** Opening GIVEN DATA block **

$ cat src/rtl/random_arbiter.sv
// -----------------------------------------------------------------------------
// random_arbiter
//   Shares one 16-bit LFSR source (random_gen) between NUM_REQ gameplay
//   requesters. Round-robin arbitration picks one requester at a time. Each
//   grant draws LFSR words through a power-of-two mask and rejects draws above
//   the requester's inclusive limit. After MAX_RETRY rejected draws, the last
//   draw is folded back into range.
//
//   Optional feature macro: RAND_ARB_STATS_EN
//     When defined, the block adds output stat_rejects, a saturating count of
//     rejected draws.
//
// Ports
//   clk          system clock
//   rst          asynchronous reset, active-high
//   req          per-requester request level, held until ack
//   limit        inclusive upper bound; requester i uses [16*i+15:16*i]
//   rnd_get      step strobe to random_gen (high while in STEP)
//   rnd_in       current random_gen output
//   ack          one-cycle onehot pulse; rnd_out is valid for that requester
//   rnd_out      bounded random value; holds between acks
//   grant_id     index of the requester being served
//   busy         high whenever the arbiter is not idle
//   stat_rejects (RAND_ARB_STATS_EN only) saturating rejected-draw count
// -----------------------------------------------------------------------------
module random_arbiter #(
  parameter int NUM_REQ   = 4,
  parameter int MAX_RETRY = 8
) (
  input  logic                  clk,
  input  logic                  rst,
  input  logic [NUM_REQ-1:0]    req,
  input  logic [16*NUM_REQ-1:0] limit,
  output logic                  rnd_get,
  input  logic [15:0]           rnd_in,
  output logic [NUM_REQ-1:0]    ack,
  output logic [15:0]           rnd_out,
  output logic [2:0]            grant_id,
  output logic                  busy
`ifdef RAND_ARB_STATS_EN
  ,
  output logic [15:0]           stat_rejects
`endif
);

  localparam int RW = $clog2(MAX_RETRY + 1);

  typedef enum logic [1:0] {
    IDLE  = 2'd0,
    STEP  = 2'd1,
    CHECK = 2'd2
  } state_t;

  state_t             state_q, state_d;
  logic [2:0]         ptr_q, ptr_d;
  logic [2:0]         gid_q, gid_d;
  logic [15:0]        lim_q, lim_d;
  logic [15:0]        mask_q, mask_d;
  logic [15:0]        out_q, out_d;
  logic [RW-1:0]      retry_q, retry_d;
  logic [NUM_REQ-1:0] ack_q, ack_d;
  logic               busy_q;

  logic               win_found;
  logic [2:0]         win_idx;
  logic [15:0]        win_lim;
  logic               gnt_req;
  logic [NUM_REQ-1:0] gid_onehot;
  logic [15:0]        v;
  logic [RW-1:0]      retry_inc;

  // Smallest all-ones mask covering x: smear the highest set bit downward.
  function automatic logic [15:0] smear(input logic [15:0] x);
    logic [15:0] m;
    m = x;
    m = m | (m >> 1);
    m = m | (m >> 2);
    m = m | (m >> 4);
    m = m | (m >> 8);
    return m;
  endfunction

  // Round-robin search: first set request strictly after the last winner.
  always_comb begin
    win_found = 1'b0;
    win_idx   = '0;
    for (int k = 1; k <= NUM_REQ; k++) begin
      for (int i = 0; i < NUM_REQ; i++) begin
        if (!win_found && req[i] && (i == (int'(ptr_q) + k) % NUM_REQ)) begin
          win_found = 1'b1;
          win_idx   = 3'(i);
        end
      end
    end
  end

  always_comb begin
    win_lim    = '0;
    gnt_req    = 1'b0;
    gid_onehot = '0;
    for (int i = 0; i < NUM_REQ; i++) begin
      if (win_idx == 3'(i)) win_lim = limit[16*i +: 16];
      if (gid_q == 3'(i)) begin
        gnt_req       = req[i];
        gid_onehot[i] = 1'b1;
      end
    end
  end

  assign v         = rnd_in & mask_q;
  assign retry_inc = retry_q + RW'(1);

  always_comb begin
    state_d = state_q;
    ptr_d   = ptr_q;
    gid_d   = gid_q;
    lim_d   = lim_q;
    mask_d  = mask_q;
    retry_d = retry_q;
    out_d   = out_q;
    ack_d   = '0;
    case (state_q)
      IDLE: begin
        if (win_found) begin
          gid_d   = win_idx;
          ptr_d   = win_idx;
          lim_d   = win_lim;
          mask_d  = smear(win_lim);
          retry_d = '0;
          state_d = STEP;
        end
      end
      STEP: begin
        // The LFSR step at this edge happens whether or not the grant survives.
        state_d = gnt_req ? CHECK : IDLE;
      end
      CHECK: begin
        if (!gnt_req) begin
          state_d = IDLE;
        end else if (v <= lim_q) begin
          out_d   = v;
          ack_d   = gid_onehot;
          state_d = IDLE;
        end else if (retry_inc != RW'(MAX_RETRY)) begin
          retry_d = retry_inc;
          state_d = STEP;
        end else begin
          // v > lim_q here, so lim_q < 0xFFFF and the subtraction lands in range.
          out_d   = v - (lim_q + 16'd1);
          ack_d   = gid_onehot;
          state_d = IDLE;
        end
      end
      default: state_d = IDLE;
    endcase
  end

  always_ff @(posedge clk or posedge rst) begin
    if (rst) begin
      state_q <= IDLE;
      ptr_q   <= 3'(NUM_REQ - 1);
      gid_q   <= '0;
      lim_q   <= '0;
      mask_q  <= '0;
      retry_q <= '0;
      out_q   <= '0;
      ack_q   <= '0;
      busy_q  <= 1'b0;
    end else begin
      state_q <= state_d;
      ptr_q   <= ptr_d;
      gid_q   <= gid_d;
      lim_q   <= lim_d;
      mask_q  <= mask_d;
      retry_q <= retry_d;
      out_q   <= out_d;
      ack_q   <= ack_d;
      busy_q  <= (state_d != IDLE);
    end
  end

  assign rnd_get  = (state_q == STEP);
  assign ack      = ack_q;
  assign rnd_out  = out_q;
  assign grant_id = gid_q;
  assign busy     = busy_q;

`ifdef RAND_ARB_STATS_EN
  logic [15:0] rej_q;
  logic        rej_inc;

  // Counts every rejected draw, including the final draw that gets folded.
  assign rej_inc = (state_q == CHECK) && gnt_req && (v > lim_q);

  always_ff @(posedge clk or posedge rst) begin
    if (rst) begin
      rej_q <= '0;
    end else if (rej_inc && (rej_q != 16'hFFFF)) begin
      rej_q <= rej_q + 16'd1;
    end
  end

  assign stat_rejects = rej_q;
`endif

endmodule
$ cat config.mk
export PLATFORM = sky130hd
export DESIGN_NAME = random_arbiter
export DESIGN_NICKNAME = d
export VERILOG_FILES = /design/src/rtl/random_arbiter.sv
export SDC_FILE = /design/constraint.sdc
export NUM_CORES = 1
export LEC_CHECK = 0
export ABC_AREA = 1
export BUFFER_PORTS_ARGS = -buffer_cell sky130_fd_sc_hd__clkbuf_2
export CAP_MARGIN = 20
export CORE_ASPECT_RATIO = 0.5
export CORE_MARGIN = 3
export CORE_UTILIZATION = 56
export CTS_BUF_LIST = sky130_fd_sc_hd__clkbuf_4
export CTS_CLUSTER_SIZE = 12
export DETAILED_ROUTE_END_ITERATION = 12
export GPL_ROUTABILITY_DRIVEN = 0
export PLACE_DENSITY = 0.84
export SKIP_CTS_REPAIR_TIMING = 1
export SLEW_MARGIN = 30
export SYNTH_ARGS = -nofsm -noshare
export SYNTH_HDL_FRONTEND = slang
export SYNTH_SLANG_ARGS = --single-unit
$ cat constraint.sdc
create_clock -name clk -period 3.2 [get_ports clk]
set_clock_uncertainty 0.1 [all_clocks]
set_input_delay 0.16 -clock clk [delete_from_list [all_inputs] [get_ports clk]]
set_output_delay 0.16 -clock clk [all_outputs]
set_load 0.03 [all_outputs]
After elaboration in Yosys (flattened, before gate mapping)
Cells that the tools add are included.
{"block": "word_totals", "register_bits": 64, "out_inout_bits": 25, "wordCells": 174}
{"block": "classes", "add_sub_neg": 7, "magnitude_cmp": 1, "n_eq_ne": 26, "n_mux": 60, "n_bitwise": 9, "n_reduce_logical": 62}
{"cell": "$logic_not 32->1", "count": 4}
{"cell": "$mux 16", "count": 6}
{"cell": "$mux 3", "count": 12}
{"cell": "$mux 4", "count": 8}
{"cell": "$logic_and 1x1->1", "count": 31}
{"cell": "$mux 1", "count": 28}
{"cell": "$eq 3x3->1 const A", "count": 8}
{"cell": "$add 16x1->16 const B", "count": 1}
{"cell": "$and 16x16->16", "count": 1}
{"cell": "$le 16x16->1", "count": 1}
{"cell": "$or 16x12->16", "count": 1}
{"cell": "$or 16x14->16", "count": 1}
{"cell": "$or 16x15->16", "count": 1}
{"cell": "$or 16x8->16", "count": 1}
{"cell": "$sub 16x16->16", "count": 1}
{"cell": "$logic_not 1->1", "count": 15}
{"cell": "$eq 2x3->1 const A", "count": 4}
{"cell": "$eq 3x2->1 const B", "count": 4}
{"cell": "$ne 2x2->1 const B", "count": 5}
{"cell": "$mux 2", "count": 4}
{"cell": "$pmux 4 s2", "count": 1}
{"cell": "$reduce_or 2->1", "count": 4}
{"cell": "$eq 3x1->1 const B", "count": 2}
{"cell": "$logic_not 3->1", "count": 2}
{"cell": "other kinds (13)", "count": 19}

Logic depth before layout (Yosys ltp)
Gate-level depths: netlist of run 1.
{"block": "logic_depth", "depth_word": 75, "depth_mapped": 22}

Least setup slack after synthesis of run 1
Ideal clock, no wire load.
{"block": "synth_timing", "path_kind": "flip-flop to flip-flop", "from": "register mask_q[13]", "to": "register out_q[15], in the netlist rnd_out[15]", "setup_ps": 124, "arrival_ps": 2606, "t_required_ps": 2976, "setup_slack_ps": 370, "stages_incl_launch_ff": 17, "n_path_buf": 1, "period_less_slack_ps": 2830, "path_cell_list": "dfrtp_1 nand2_1 inv_1 ha_1 nand2_1 nor3_1 nor3b_1 o21ai_0 nand3_1 nand2_1 inv_1 nand2_1 nand2_1 clkinv_1 clkbuf_1 o211ai_1 nand2_1"}
{"block": "synth_via", "elab_chain_len": 4, "elab_cells_between_ends": 7, "cone_classes": "add/sub: 1; order compare: 1; eq/ne: 1; mux: 2; bitwise: 1; reduce/logical: 1"}
{"item": "from (decl)", "line_no": "58", "source": "logic [15:0] mask_q, mask_d;"}
{"item": "from (signal assigned)", "line_no": "174", "source": "mask_q <= mask_d;"}
{"item": "$and 16x16->16 *", "line_no": "110", "source": "assign v = rnd_in & mask_q;"}
{"item": "$le 16x16->1 / $sub 16x16->16 (equally long branches)", "line_no": "140, 149"}
{"item": "$ne 2x2->1 (no source line) / $mux 16 (equally long branches)"}
{"item": "$reduce_and 3->1 (no source line) / $mux 16 (equally long branches)"}
{"item": "to (signal assigned)", "line_no": "176", "source": "out_q <= out_d;"}
{"item": "to (decl)", "line_no": "59", "source": "logic [15:0] out_q, out_d;"}
Mark *: on every way between the ends. The rest lies on a longest branch, timed or not. The select of a mux whose other input is x is not followed.
A chain may end at the register's enable or synchronous reset.

Final worst setup path of run 1
{"block": "layout_timing", "from": "register ptr_q[0]", "to": "register mask_q[4]"}
{"block": "layout_via", "elab_chain_len": 75, "elab_cells_between_ends": 118, "cone_classes": "add/sub: 4; eq/ne: 15; mux: 35; bitwise: 8; reduce/logical: 56"}
{"item": "from (decl)", "line_no": "55", "source": "logic [2:0] ptr_q, ptr_d;"}
{"item": "from (signal assigned)", "line_no": "161", "source": "ptr_q <= 3'(NUM_REQ - 1);"}
{"item": "from (signal assigned)", "line_no": "171", "source": "ptr_q <= ptr_d;"}
{"item": "$add 2x1->2", "line_no": "89", "source": "if (!win_found && req[i] && (i == (int'(ptr_q) + k) % NUM_REQ)) begin"}
{"item": "$reduce_or 2->1 (no source line)"}
{"item": "$and 1x1->1 (no source line)"}
{"item": "$logic_not 32->1", "line_no": "89"}
{"item": "$logic_and 1x1->1", "line_no": "89"}
{"item": "$mux 1", "line_no": "89"}
{"item": "$logic_not 1->1", "line_no": "89"}
{"item": "$logic_and 1x1->1 (2 in series)", "line_no": "89"}
{"item": "[... 54 more ...]"}
{"item": "$logic_and 1x1->1 (2 in series)", "line_no": "89"}
{"item": "$mux 3", "line_no": "89"}
{"item": "$logic_not 3->1", "line_no": "102", "source": "if (win_idx == 3'(i)) win_lim = limit[16*i +: 16];"}
{"item": "$mux 16 (4 in series)", "line_no": "102"}
{"item": "$or 16x15->16", "line_no": "76", "source": "m = m | (m >> 1);"}
{"item": "$or 16x14->16", "line_no": "77", "source": "m = m | (m >> 2);"}
{"item": "$or 16x12->16", "line_no": "78", "source": "m = m | (m >> 4);"}
{"item": "$or 16x8->16", "line_no": "79", "source": "m = m | (m >> 8);"}
Parallel ways exist; a longest one is shown, timed or not.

** Closing GIVEN DATA block **

Return word for word the lines above from the line with "rejects draws above" to the line with "feature macro: RAND_ARB_STATS_EN", including both and leaving out all others.

- [SOLUTION TO THE PROBLEM]
//   grant draws LFSR words through a power-of-two mask and rejects draws above
//   the requester's inclusive limit. After MAX_RETRY rejected draws, the last
//   draw is folded back into range.
//
//   Optional feature macro: RAND_ARB_STATS_EN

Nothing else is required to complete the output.